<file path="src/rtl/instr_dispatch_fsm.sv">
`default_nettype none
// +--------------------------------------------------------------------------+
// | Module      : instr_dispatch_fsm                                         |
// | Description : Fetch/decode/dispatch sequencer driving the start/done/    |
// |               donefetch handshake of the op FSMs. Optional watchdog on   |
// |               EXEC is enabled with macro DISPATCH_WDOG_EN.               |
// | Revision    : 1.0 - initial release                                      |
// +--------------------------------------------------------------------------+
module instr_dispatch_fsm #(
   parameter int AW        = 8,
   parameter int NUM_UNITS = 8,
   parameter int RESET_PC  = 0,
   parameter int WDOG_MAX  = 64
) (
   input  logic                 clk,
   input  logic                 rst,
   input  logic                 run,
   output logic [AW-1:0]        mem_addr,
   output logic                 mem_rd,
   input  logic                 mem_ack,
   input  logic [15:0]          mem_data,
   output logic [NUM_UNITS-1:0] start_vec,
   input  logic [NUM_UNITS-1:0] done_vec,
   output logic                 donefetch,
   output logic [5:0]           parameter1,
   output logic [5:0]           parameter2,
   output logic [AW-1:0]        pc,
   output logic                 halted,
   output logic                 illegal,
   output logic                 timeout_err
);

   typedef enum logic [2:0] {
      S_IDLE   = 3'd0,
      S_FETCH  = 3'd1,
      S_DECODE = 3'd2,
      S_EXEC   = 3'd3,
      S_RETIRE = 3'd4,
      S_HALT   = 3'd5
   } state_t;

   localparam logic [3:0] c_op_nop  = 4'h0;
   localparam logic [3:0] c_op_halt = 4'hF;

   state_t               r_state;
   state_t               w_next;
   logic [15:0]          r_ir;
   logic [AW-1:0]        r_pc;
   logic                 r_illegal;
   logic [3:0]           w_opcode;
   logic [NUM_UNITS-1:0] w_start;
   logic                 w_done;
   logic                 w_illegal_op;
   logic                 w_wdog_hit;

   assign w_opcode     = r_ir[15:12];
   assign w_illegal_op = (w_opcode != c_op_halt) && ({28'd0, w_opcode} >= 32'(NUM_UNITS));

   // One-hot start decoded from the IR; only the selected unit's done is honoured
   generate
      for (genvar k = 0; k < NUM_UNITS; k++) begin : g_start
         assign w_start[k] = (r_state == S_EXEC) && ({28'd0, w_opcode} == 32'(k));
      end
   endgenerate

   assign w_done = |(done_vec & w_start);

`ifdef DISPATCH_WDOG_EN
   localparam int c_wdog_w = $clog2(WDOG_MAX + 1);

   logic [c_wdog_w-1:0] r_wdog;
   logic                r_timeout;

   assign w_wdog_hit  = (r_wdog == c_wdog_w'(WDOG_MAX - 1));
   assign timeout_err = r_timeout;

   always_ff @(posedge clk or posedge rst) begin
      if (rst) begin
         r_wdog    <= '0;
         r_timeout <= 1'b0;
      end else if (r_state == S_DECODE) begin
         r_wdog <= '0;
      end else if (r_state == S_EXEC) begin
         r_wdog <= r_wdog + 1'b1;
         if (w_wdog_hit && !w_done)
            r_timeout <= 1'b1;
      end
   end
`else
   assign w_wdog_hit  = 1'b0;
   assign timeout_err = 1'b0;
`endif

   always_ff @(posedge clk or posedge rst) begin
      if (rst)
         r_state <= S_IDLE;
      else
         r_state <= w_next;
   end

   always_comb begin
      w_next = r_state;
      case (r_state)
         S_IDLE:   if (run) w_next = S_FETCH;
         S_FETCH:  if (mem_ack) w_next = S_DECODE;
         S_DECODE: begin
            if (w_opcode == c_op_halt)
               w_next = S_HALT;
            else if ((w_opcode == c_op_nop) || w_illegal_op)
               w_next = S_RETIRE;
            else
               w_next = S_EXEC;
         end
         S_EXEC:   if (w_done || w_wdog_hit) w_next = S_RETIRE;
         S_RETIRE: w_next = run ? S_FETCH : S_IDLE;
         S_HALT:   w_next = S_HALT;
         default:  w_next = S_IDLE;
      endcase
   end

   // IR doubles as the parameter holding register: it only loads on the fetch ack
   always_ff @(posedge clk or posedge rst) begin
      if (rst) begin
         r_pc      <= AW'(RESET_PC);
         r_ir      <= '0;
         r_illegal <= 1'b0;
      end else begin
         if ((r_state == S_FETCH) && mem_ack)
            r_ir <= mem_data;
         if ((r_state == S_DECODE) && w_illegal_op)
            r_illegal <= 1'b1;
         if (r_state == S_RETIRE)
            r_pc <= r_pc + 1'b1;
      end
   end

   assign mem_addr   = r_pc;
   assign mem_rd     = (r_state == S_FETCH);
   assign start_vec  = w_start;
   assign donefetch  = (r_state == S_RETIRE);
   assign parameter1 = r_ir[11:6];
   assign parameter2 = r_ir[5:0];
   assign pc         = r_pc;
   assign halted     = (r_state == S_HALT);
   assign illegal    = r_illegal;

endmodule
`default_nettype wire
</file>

◇ ◇ ◇ ◇ ◇ ◇ ◇

In full and without error, repeat the material above.

<file path="src/rtl/instr_dispatch_fsm.sv">
`default_nettype none
// +--------------------------------------------------------------------------+
// | Module      : instr_dispatch_fsm                                         |
// | Description : Fetch/decode/dispatch sequencer driving the start/done/    |
// |               donefetch handshake of the op FSMs. Optional watchdog on   |
// |               EXEC is enabled with macro DISPATCH_WDOG_EN.               |
// | Revision    : 1.0 - initial release                                      |
// +--------------------------------------------------------------------------+
module instr_dispatch_fsm #(
   parameter int AW        = 8,
   parameter int NUM_UNITS = 8,
   parameter int RESET_PC  = 0,
   parameter int WDOG_MAX  = 64
) (
   input  logic                 clk,
   input  logic                 rst,
   input  logic                 run,
   output logic [AW-1:0]        mem_addr,
   output logic                 mem_rd,
   input  logic                 mem_ack,
   input  logic [15:0]          mem_data,
   output logic [NUM_UNITS-1:0] start_vec,
   input  logic [NUM_UNITS-1:0] done_vec,
   output logic                 donefetch,
   output logic [5:0]           parameter1,
   output logic [5:0]           parameter2,
   output logic [AW-1:0]        pc,
   output logic                 halted,
   output logic                 illegal,
   output logic                 timeout_err
);

   typedef enum logic [2:0] {
      S_IDLE   = 3'd0,
      S_FETCH  = 3'd1,
      S_DECODE = 3'd2,
      S_EXEC   = 3'd3,
      S_RETIRE = 3'd4,
      S_HALT   = 3'd5
   } state_t;

   localparam logic [3:0] c_op_nop  = 4'h0;
   localparam logic [3:0] c_op_halt = 4'hF;

   state_t               r_state;
   state_t               w_next;
   logic [15:0]          r_ir;
   logic [AW-1:0]        r_pc;
   logic                 r_illegal;
   logic [3:0]           w_opcode;
   logic [NUM_UNITS-1:0] w_start;
   logic                 w_done;
   logic                 w_illegal_op;
   logic                 w_wdog_hit;

   assign w_opcode     = r_ir[15:12];
   assign w_illegal_op = (w_opcode != c_op_halt) && ({28'd0, w_opcode} >= 32'(NUM_UNITS));

   // One-hot start decoded from the IR; only the selected unit's done is honoured
   generate
      for (genvar k = 0; k < NUM_UNITS; k++) begin : g_start
         assign w_start[k] = (r_state == S_EXEC) && ({28'd0, w_opcode} == 32'(k));
      end
   endgenerate

   assign w_done = |(done_vec & w_start);

`ifdef DISPATCH_WDOG_EN
   localparam int c_wdog_w = $clog2(WDOG_MAX + 1);

   logic [c_wdog_w-1:0] r_wdog;
   logic                r_timeout;

   assign w_wdog_hit  = (r_wdog == c_wdog_w'(WDOG_MAX - 1));
   assign timeout_err = r_timeout;

   always_ff @(posedge clk or posedge rst) begin
      if (rst) begin
         r_wdog    <= '0;
         r_timeout <= 1'b0;
      end else if (r_state == S_DECODE) begin
         r_wdog <= '0;
      end else if (r_state == S_EXEC) begin
         r_wdog <= r_wdog + 1'b1;
         if (w_wdog_hit && !w_done)
            r_timeout <= 1'b1;
      end
   end
`else
   assign w_wdog_hit  = 1'b0;
   assign timeout_err = 1'b0;
`endif

   always_ff @(posedge clk or posedge rst) begin
      if (rst)
         r_state <= S_IDLE;
      else
         r_state <= w_next;
   end

   always_comb begin
      w_next = r_state;
      case (r_state)
         S_IDLE:   if (run) w_next = S_FETCH;
         S_FETCH:  if (mem_ack) w_next = S_DECODE;
         S_DECODE: begin
            if (w_opcode == c_op_halt)
               w_next = S_HALT;
            else if ((w_opcode == c_op_nop) || w_illegal_op)
               w_next = S_RETIRE;
            else
               w_next = S_EXEC;
         end
         S_EXEC:   if (w_done || w_wdog_hit) w_next = S_RETIRE;
         S_RETIRE: w_next = run ? S_FETCH : S_IDLE;
         S_HALT:   w_next = S_HALT;
         default:  w_next = S_IDLE;
      endcase
   end

   // IR doubles as the parameter holding register: it only loads on the fetch ack
   always_ff @(posedge clk or posedge rst) begin
      if (rst) begin
         r_pc      <= AW'(RESET_PC);
         r_ir      <= '0;
         r_illegal <= 1'b0;
      end else begin
         if ((r_state == S_FETCH) && mem_ack)
            r_ir <= mem_data;
         if ((r_state == S_DECODE) && w_illegal_op)
            r_illegal <= 1'b1;
         if (r_state == S_RETIRE)
            r_pc <= r_pc + 1'b1;
      end
   end

   assign mem_addr   = r_pc;
   assign mem_rd     = (r_state == S_FETCH);
   assign start_vec  = w_start;
   assign donefetch  = (r_state == S_RETIRE);
   assign parameter1 = r_ir[11:6];
   assign parameter2 = r_ir[5:0];
   assign pc         = r_pc;
   assign halted     = (r_state == S_HALT);
   assign illegal    = r_illegal;

endmodule
`default_nettype wire
</file>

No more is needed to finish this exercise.